Problem to solve:
Scan the records for the word "uSeq". Return each line where it is found.

Exercise input:

┌────────

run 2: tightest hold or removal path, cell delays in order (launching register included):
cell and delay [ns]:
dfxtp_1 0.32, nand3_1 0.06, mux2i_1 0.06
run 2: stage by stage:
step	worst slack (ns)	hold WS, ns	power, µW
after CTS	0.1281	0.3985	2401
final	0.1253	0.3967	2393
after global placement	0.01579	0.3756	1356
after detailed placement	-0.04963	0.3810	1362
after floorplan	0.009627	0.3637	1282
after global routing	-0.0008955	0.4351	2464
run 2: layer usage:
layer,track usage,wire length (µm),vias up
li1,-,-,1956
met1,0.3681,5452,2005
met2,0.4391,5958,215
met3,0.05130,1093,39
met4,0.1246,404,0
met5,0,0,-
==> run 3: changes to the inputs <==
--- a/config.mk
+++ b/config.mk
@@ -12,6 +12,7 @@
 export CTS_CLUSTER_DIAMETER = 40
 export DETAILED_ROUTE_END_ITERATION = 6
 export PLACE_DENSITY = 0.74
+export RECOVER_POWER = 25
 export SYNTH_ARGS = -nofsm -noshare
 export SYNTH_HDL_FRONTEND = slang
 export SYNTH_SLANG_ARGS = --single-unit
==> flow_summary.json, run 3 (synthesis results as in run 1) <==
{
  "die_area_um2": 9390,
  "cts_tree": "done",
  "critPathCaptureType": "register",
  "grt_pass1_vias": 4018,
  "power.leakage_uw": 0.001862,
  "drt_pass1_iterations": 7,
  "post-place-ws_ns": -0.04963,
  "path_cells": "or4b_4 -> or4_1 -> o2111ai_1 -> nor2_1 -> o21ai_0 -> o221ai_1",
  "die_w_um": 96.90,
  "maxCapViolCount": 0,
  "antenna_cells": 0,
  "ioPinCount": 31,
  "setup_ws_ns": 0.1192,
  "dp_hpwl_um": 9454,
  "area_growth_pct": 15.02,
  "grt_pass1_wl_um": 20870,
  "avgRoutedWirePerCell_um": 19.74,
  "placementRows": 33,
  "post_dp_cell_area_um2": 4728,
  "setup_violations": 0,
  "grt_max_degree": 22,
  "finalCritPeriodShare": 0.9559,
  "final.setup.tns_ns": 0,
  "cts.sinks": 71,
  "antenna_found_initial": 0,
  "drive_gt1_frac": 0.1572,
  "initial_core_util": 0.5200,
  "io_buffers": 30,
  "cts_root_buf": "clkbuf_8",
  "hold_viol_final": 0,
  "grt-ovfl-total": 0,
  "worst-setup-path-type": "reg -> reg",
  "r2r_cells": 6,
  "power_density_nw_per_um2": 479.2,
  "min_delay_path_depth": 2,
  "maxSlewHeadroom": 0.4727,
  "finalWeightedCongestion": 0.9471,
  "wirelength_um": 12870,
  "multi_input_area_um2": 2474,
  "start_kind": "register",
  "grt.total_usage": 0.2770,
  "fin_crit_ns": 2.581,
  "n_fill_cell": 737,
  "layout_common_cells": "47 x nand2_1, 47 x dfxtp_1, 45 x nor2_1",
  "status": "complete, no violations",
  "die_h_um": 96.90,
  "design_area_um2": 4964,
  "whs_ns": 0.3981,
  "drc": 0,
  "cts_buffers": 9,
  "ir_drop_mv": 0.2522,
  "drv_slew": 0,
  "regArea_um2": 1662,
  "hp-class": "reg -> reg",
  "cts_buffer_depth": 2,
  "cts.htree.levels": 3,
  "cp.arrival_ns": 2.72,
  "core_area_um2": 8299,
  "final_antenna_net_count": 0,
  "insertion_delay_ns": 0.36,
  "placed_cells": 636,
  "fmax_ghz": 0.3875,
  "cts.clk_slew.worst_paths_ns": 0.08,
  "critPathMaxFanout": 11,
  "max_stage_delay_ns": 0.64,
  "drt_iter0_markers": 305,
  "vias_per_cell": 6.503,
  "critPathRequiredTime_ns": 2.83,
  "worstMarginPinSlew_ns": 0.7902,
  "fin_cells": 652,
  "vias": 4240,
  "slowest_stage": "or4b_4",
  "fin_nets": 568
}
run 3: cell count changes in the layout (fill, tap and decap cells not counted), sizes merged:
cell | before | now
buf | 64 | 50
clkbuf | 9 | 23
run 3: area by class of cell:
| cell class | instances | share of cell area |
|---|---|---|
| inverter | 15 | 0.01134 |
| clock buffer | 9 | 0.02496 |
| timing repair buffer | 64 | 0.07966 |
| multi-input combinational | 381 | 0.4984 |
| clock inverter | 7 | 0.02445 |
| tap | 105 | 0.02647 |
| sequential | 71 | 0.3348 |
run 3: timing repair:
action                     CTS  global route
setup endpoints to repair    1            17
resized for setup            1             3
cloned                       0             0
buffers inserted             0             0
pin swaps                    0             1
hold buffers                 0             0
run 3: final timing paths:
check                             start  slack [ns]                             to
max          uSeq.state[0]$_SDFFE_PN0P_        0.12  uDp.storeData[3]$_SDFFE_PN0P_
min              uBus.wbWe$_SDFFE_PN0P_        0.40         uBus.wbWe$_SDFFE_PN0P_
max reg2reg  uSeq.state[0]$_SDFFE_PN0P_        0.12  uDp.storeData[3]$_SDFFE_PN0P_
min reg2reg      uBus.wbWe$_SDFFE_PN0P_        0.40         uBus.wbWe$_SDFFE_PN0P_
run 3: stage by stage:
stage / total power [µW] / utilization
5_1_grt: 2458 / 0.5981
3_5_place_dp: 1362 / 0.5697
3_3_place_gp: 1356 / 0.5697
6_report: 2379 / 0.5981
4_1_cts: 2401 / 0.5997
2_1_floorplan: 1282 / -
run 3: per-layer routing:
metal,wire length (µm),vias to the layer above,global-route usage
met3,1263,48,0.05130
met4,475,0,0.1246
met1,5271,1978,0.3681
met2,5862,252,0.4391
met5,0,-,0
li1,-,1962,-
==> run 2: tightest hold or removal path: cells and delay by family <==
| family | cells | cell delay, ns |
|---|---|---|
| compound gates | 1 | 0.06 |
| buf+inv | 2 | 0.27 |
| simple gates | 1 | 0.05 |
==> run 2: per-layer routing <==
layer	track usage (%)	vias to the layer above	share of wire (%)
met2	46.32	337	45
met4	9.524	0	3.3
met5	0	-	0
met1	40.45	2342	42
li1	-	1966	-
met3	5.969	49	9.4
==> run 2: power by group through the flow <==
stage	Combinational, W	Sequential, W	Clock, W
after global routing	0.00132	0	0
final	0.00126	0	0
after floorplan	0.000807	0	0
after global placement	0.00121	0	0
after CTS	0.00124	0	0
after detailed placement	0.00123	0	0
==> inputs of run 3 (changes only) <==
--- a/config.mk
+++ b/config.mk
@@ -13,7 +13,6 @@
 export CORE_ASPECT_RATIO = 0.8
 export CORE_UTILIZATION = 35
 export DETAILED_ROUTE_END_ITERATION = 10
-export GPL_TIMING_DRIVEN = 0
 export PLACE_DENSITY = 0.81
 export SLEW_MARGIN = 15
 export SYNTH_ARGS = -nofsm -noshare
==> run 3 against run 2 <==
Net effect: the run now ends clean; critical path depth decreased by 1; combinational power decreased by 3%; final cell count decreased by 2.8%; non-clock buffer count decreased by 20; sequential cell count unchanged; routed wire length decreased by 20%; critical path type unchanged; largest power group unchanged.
<file path="src/include/regFile_config.svh">
`ifndef REGFILE_CONFIG_SVH
`define REGFILE_CONFIG_SVH

// Width of a register index.
`define RF_REG_BITS 3

// Width of one datapath word.
`define RF_DATA_BITS 16

// One register for every index value.
`define RF_NUM_REGS (2 ** `RF_REG_BITS)

// Load source encoding.
`define RF_SRC_BITS 2
`define RF_SRC_ALU  2'd0 // ALU result bus.
`define RF_SRC_MEM  2'd1 // Memory read data.
`define RF_SRC_PIPE 2'd2 // Constant from the instruction word.

`endif
</file>
<file path="src/regFilePkg.sv">
package regFilePkg;

	`include "regFile_config.svh"

	// One word on any of the datapath buses.
	typedef logic [`RF_DATA_BITS-1:0] dataWordT;

	// Index of one general register.
	typedef logic [`RF_REG_BITS-1:0] regIdxT;

	// One bit per register, bit n belongs to register n.
	typedef logic [`RF_NUM_REGS-1:0] regMaskT;

	// Which bus a register loads from.
	typedef logic [`RF_SRC_BITS-1:0] loadSrcT;

endpackage

</file>
<file path="src/regBankIf.sv">
`timescale 1ns/1ps

`include "regFile_config.svh"

interface regBankIf import regFilePkg::*; ();

	// Resolved per-register actions.
	regMaskT loadEn; // Register loads at the next edge.
	loadSrcT loadSrc [`RF_NUM_REGS]; // Winning source per register.
	regMaskT incEn; // Increment, only where no load is pending.

	// Shared source buses.
	dataWordT inAlu;
	dataWordT inMem;
	dataWordT inPipe;

	// Current contents, one entry per register.
	dataWordT regValue [`RF_NUM_REGS];

	// Decoder side, drives the actions and forwards the buses.
	modport ctrl (
		output loadEn,
		output loadSrc,
		output incEn,
		output inAlu,
		output inMem,
		output inPipe
	);

	// Register side.
	modport bank (
		input  loadEn,
		input  loadSrc,
		input  incEn,
		input  inAlu,
		input  inMem,
		input  inPipe,
		output regValue
	);

	// Read multiplexer only needs the contents.
	modport read (
		input regValue
	);

endinterface

</file>
<file path="src/regLoadDecoder.sv">
`timescale 1ns/1ps

`include "regFile_config.svh"

module regLoadDecoder import regFilePkg::*;
(
	input  regMaskT  ldAlu, // Load from ALU result, one bit per register.
	input  regMaskT  ldMem, // Load from memory data.
	input  regMaskT  ldPipe, // Load from pipeline constant.
	input  regMaskT  inc, // Increment in place.
	input  dataWordT inAlu,
	input  dataWordT inMem,
	input  dataWordT inPipe,
	regBankIf.ctrl   bank
);

	// Any load at all, per register.
	regMaskT anyLoad;

	assign anyLoad = ldAlu | ldMem | ldPipe;

	// A load always beats an increment on the same register.
	assign bank.loadEn = anyLoad;
	assign bank.incEn  = inc & ~anyLoad;

	// Source words go straight through to every register.
	assign bank.inAlu  = inAlu;
	assign bank.inMem  = inMem;
	assign bank.inPipe = inPipe;

	// Pick one source per register.
	// ALU first, then memory, pipeline last.
	always_comb
	begin
		for (int i = 0; i < `RF_NUM_REGS; i++)
		begin
			if (ldAlu[i])
			begin
				bank.loadSrc[i] = `RF_SRC_ALU;
			end
			else if (ldMem[i])
			begin
				bank.loadSrc[i] = `RF_SRC_MEM;
			end
			else
			begin
				// Also the idle code, ignored while loadEn is low.
				bank.loadSrc[i] = `RF_SRC_PIPE;
			end
		end
	end

endmodule

</file>
<file path="src/flat_wrapper.sv">
// flat-port wrapper written by rule: the top's interface ports become plain ports
module regLoadDecoder_flat import regFilePkg::*;
  (ldAlu, ldMem, ldPipe, inc, inAlu, inMem, inPipe, bank_loadEn, bank_loadSrc, bank_incEn, bank_inAlu, bank_inMem, bank_inPipe);
  regBankIf bank_i ();
  input  regMaskT ldAlu;
  input  regMaskT ldMem;
  input  regMaskT ldPipe;
  input  regMaskT inc;
  input  dataWordT inAlu;
  input  dataWordT inMem;
  input  dataWordT inPipe;
  output wire logic [$bits(bank_i.loadEn)-1:0] bank_loadEn;
  output wire logic [$bits(bank_i.loadSrc)-1:0] bank_loadSrc;
  output wire logic [$bits(bank_i.incEn)-1:0] bank_incEn;
  output wire logic [$bits(bank_i.inAlu)-1:0] bank_inAlu;
  output wire logic [$bits(bank_i.inMem)-1:0] bank_inMem;
  output wire logic [$bits(bank_i.inPipe)-1:0] bank_inPipe;
  assign bank_loadEn = bank_i.loadEn;
  assign bank_loadSrc = {>>{bank_i.loadSrc}};
  assign bank_incEn = bank_i.incEn;
  assign bank_inAlu = bank_i.inAlu;
  assign bank_inMem = bank_i.inMem;
  assign bank_inPipe = bank_i.inPipe;
  regLoadDecoder u_core (.ldAlu(ldAlu), .ldMem(ldMem), .ldPipe(ldPipe), .inc(inc), .inAlu(inAlu), .inMem(inMem), .inPipe(inPipe), .bank(bank_i));
endmodule
</file>
<file path="config.mk">
export PLATFORM = sky130hd
export DESIGN_NAME = regLoadDecoder_flat
export DESIGN_NICKNAME = d
export VERILOG_FILES = /design/src/regFilePkg.sv /design/src/regBankIf.sv /design/src/regLoadDecoder.sv /design/src/flat_wrapper.sv
export VERILOG_INCLUDE_DIRS = /design/src /design/src/include
export SDC_FILE = /design/constraint.sdc
export NUM_CORES = 1
export LEC_CHECK = 0
export BUFFER_PORTS_ARGS = -buffer_cell sky130_fd_sc_hd__buf_2
export CELL_PAD_IN_SITES_DETAIL_PLACEMENT = 2
export CELL_PAD_IN_SITES_GLOBAL_PLACEMENT = 2
export CORE_UTILIZATION = 10
export DETAILED_ROUTE_END_ITERATION = 10
export PLACE_DENSITY_LB_ADDON = 0.1
export SYNTH_ARGS = -nofsm -noshare
export SYNTH_HDL_FRONTEND = slang
export SYNTH_SLANG_ARGS = --single-unit
</file>
<file path="constraint.sdc">
create_clock -name vclk -period 0.8
set_input_delay 0.16 -clock vclk [all_inputs]
set_output_delay 0.16 -clock vclk [all_outputs]
set_load 0.005 [all_outputs]
</file>
# Yosys cells after proc, flatten, opt, wreduce, memory -nomap -nowiden

Cells that the tools add are included.

Flip-flop bits (word level): 0
Logic and storage cells: 20
Bits of input ports: 80

Muxes and demuxes: 16
Bitwise gates (word level): 4

Operators by type and width:

| operator          | count |
|---|---|
| 2-bit two-way mux | 16 |
| 8-bit bitwise OR  | 2 |
| 8-bit AND         | 1 |
| 8-bit inverter    | 1 |

# Depth between registers and ports, before layout

Gate-level depths: netlist of run 1.

Depth after elaboration: 4
Gate-level depth with buffers: 1
Depth with buffers taken out: 1

# Least setup slack after synthesis of run 1

No wires, ideal clock.

Path kind: input port to output port
Start point: input ldMem[0]
End point: output bank_loadEn[0]
Cell stages on the path: 1
Arrival time: 0.532 ns
Buffers on the path: 0
Slack: 0.108 ns
Cell sequence: or3_1

Word-level cells in the longest chain between the ends: 2

RTL lines:

| item                           | line                 | source |
|---|---|---|
| start, declared                | flat_wrapper.sv:6    | `input regMaskT ldMem;` |
| 8-bit bitwise OR (2 in series) | regLoadDecoder.sv:20 | `assign anyLoad = ldAlu \| ldMem \| ldPipe;` |
| end, declared                  | flat_wrapper.sv:12   | `output wire logic [$bits(bank_i.loadEn)-1:0] bank_loadEn;` |

No other way between the ends.

# Worst setup path in the final report of run 1

Start point: input ldPipe[4]
End point: output bank_loadEn[4]

Word-level cells in the longest chain between the ends: 1

RTL lines:

| item             | line                 | source |
|---|---|---|
| start, declared  | flat_wrapper.sv:7    | `input regMaskT ldPipe;` |
| 8-bit bitwise OR | regLoadDecoder.sv:20 |  |

No other way between the ends.

==> results of run 1 <==
-- cells by family (layout without fill, tap and decap cells) --
family | after synthesis | count (layout) | share of synthesized area
and+or+nand+nor | 32 | 32 | 0.3572
buffers and inverters | 48 | 77 | 0.6429
-- metal layers --
layer | up-vias | share of wire | routed length, um
li1 | 277 | - | -
met1 | 291 | 0.24 | 557
met2 | 52 | 0.64 | 1493
met3 | 10 | 0.11 | 257
met4 | 0 | 0.012 | 28
met5 | - | 0 | 0
-- stage by stage --
step | setup slack, ns | TNS [ns] | area, um2
5_1_grt | -0.1420 | -1.400 | 1020
2_1_floorplan | 0.1083 | 0 | 560.5
3_3_place_gp | -0.1333 | -1.645 | 705.7
6_report | -0.1255 | -1.033 | 1020
4_1_cts | -0.1210 | -1.064 | 907.1
3_5_place_dp | -0.1432 | -1.685 | 705.7
-- final timing paths --
path	end	start	slack (ns)	depth (start not counted)
max	bank_loadEn[4]	ldPipe[4]	-0.13	3
min	bank_inAlu[0]	inAlu[0]	0.32	0
-- cell usage after synthesis --
cell and n:
buf_4 48, nor2_1 8, nor2b_1 8, nor4b_1 8, or3_1 8
-- placed cells by master, fill, tap and decap left out --
cell / netlist / final
buf_6: 0 / 25
nor2b_4: 0 / 4
nor2b_2: 0 / 1
nor4b_2: 0 / 2
buf_8: 0 / 1
nor2_1: 8 / 5
nor4b_4: 0 / 6
buf_2: 0 / 40
or3_4: 0 / 1
nor2_4: 0 / 1
buf_4: 48 / 11
or3_1: 8 / 7
nor2_2: 0 / 2
nor2b_1: 8 / 3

└────────

Reply:
max          uSeq.state[0]$_SDFFE_PN0P_        0.12  uDp.storeData[3]$_SDFFE_PN0P_
max reg2reg  uSeq.state[0]$_SDFFE_PN0P_        0.12  uDp.storeData[3]$_SDFFE_PN0P_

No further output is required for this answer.